##### Records provided

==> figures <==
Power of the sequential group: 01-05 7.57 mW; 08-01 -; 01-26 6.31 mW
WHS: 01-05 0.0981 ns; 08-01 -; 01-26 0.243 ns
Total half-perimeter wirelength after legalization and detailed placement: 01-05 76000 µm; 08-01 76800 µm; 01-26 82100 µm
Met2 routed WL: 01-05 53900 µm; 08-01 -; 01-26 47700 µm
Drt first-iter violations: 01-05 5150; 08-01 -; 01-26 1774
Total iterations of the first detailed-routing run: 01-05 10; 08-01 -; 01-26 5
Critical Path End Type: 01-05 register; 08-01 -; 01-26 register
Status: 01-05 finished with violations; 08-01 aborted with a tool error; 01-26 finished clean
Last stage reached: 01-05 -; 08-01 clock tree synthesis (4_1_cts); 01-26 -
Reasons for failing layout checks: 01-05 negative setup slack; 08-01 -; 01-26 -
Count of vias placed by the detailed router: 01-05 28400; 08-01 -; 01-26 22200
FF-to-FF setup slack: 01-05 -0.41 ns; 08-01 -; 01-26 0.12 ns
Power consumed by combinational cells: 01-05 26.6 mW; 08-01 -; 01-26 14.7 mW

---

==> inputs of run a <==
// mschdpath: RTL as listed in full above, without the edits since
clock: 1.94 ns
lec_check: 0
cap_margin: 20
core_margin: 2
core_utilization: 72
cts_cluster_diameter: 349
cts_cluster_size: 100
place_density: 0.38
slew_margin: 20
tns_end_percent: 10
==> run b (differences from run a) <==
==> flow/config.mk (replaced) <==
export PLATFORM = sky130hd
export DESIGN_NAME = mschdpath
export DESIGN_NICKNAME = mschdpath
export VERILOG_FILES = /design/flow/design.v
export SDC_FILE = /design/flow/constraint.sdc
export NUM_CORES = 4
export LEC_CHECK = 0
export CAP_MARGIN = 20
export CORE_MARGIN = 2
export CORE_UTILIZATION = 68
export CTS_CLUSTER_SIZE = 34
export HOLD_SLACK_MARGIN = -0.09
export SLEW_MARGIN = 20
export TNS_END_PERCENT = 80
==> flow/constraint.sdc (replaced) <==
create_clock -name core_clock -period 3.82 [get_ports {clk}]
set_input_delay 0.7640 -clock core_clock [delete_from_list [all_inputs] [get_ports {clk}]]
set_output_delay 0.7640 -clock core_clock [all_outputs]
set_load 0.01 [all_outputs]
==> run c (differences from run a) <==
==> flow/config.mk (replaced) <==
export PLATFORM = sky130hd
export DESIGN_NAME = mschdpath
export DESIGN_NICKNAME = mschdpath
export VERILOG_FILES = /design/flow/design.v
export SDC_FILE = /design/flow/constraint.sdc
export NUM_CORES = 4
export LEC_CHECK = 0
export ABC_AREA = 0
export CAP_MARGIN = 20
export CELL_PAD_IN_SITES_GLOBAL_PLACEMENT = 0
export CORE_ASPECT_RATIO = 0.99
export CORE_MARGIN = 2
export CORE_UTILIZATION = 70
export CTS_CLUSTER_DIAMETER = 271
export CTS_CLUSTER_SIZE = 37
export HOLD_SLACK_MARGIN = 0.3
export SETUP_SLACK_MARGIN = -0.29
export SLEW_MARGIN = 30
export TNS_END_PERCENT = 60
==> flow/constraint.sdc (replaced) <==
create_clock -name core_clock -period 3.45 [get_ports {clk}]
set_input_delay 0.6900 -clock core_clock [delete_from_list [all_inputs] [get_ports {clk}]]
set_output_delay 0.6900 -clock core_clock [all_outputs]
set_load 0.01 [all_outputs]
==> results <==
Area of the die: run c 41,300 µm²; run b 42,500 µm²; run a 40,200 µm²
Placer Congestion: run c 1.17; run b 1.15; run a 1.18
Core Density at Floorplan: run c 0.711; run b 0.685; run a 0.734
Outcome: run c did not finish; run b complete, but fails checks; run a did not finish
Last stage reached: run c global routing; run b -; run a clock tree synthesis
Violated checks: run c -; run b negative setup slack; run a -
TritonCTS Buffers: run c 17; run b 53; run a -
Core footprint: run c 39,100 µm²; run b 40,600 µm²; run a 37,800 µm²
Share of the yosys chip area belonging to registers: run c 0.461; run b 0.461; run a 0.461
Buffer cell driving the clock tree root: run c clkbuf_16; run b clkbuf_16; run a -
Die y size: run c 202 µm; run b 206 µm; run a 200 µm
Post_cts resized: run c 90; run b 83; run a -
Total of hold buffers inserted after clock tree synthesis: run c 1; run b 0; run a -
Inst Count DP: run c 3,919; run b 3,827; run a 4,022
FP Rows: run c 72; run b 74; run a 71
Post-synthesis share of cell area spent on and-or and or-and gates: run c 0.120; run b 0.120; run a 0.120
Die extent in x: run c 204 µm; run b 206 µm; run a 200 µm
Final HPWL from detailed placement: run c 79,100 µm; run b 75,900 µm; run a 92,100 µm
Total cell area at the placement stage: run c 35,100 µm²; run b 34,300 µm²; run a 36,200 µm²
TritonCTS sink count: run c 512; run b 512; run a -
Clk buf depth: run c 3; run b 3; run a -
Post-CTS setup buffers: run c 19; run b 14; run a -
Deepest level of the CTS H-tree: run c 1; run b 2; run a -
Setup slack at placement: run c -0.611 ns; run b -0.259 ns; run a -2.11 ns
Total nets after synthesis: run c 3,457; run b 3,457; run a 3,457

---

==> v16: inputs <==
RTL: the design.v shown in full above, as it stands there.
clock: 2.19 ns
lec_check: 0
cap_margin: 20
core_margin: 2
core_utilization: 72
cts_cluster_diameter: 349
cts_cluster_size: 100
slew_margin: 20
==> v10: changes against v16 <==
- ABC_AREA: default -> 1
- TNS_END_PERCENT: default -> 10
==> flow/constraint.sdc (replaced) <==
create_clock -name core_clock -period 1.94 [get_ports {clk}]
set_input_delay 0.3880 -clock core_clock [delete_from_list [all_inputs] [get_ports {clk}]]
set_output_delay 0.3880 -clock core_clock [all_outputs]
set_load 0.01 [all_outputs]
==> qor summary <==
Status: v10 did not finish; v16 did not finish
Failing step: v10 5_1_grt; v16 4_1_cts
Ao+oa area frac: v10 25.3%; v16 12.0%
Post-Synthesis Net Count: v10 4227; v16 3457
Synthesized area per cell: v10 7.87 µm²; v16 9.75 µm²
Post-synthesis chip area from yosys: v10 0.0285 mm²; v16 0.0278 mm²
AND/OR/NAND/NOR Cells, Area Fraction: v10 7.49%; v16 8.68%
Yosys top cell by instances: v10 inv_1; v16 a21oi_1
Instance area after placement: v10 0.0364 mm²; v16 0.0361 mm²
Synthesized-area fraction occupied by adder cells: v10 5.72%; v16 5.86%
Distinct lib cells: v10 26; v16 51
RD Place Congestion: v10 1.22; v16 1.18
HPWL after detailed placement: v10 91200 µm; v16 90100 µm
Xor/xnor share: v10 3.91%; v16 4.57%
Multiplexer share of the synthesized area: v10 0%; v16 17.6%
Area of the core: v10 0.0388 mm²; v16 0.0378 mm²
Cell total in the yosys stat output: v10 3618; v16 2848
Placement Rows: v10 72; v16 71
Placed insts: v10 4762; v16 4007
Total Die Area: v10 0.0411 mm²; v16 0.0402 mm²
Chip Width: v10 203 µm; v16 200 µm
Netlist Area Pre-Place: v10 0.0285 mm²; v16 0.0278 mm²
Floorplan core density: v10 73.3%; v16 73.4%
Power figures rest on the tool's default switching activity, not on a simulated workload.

##########

> Task to complete
Would you count the lines in the data that contain the word "reached" and state only the number?

> Response box
2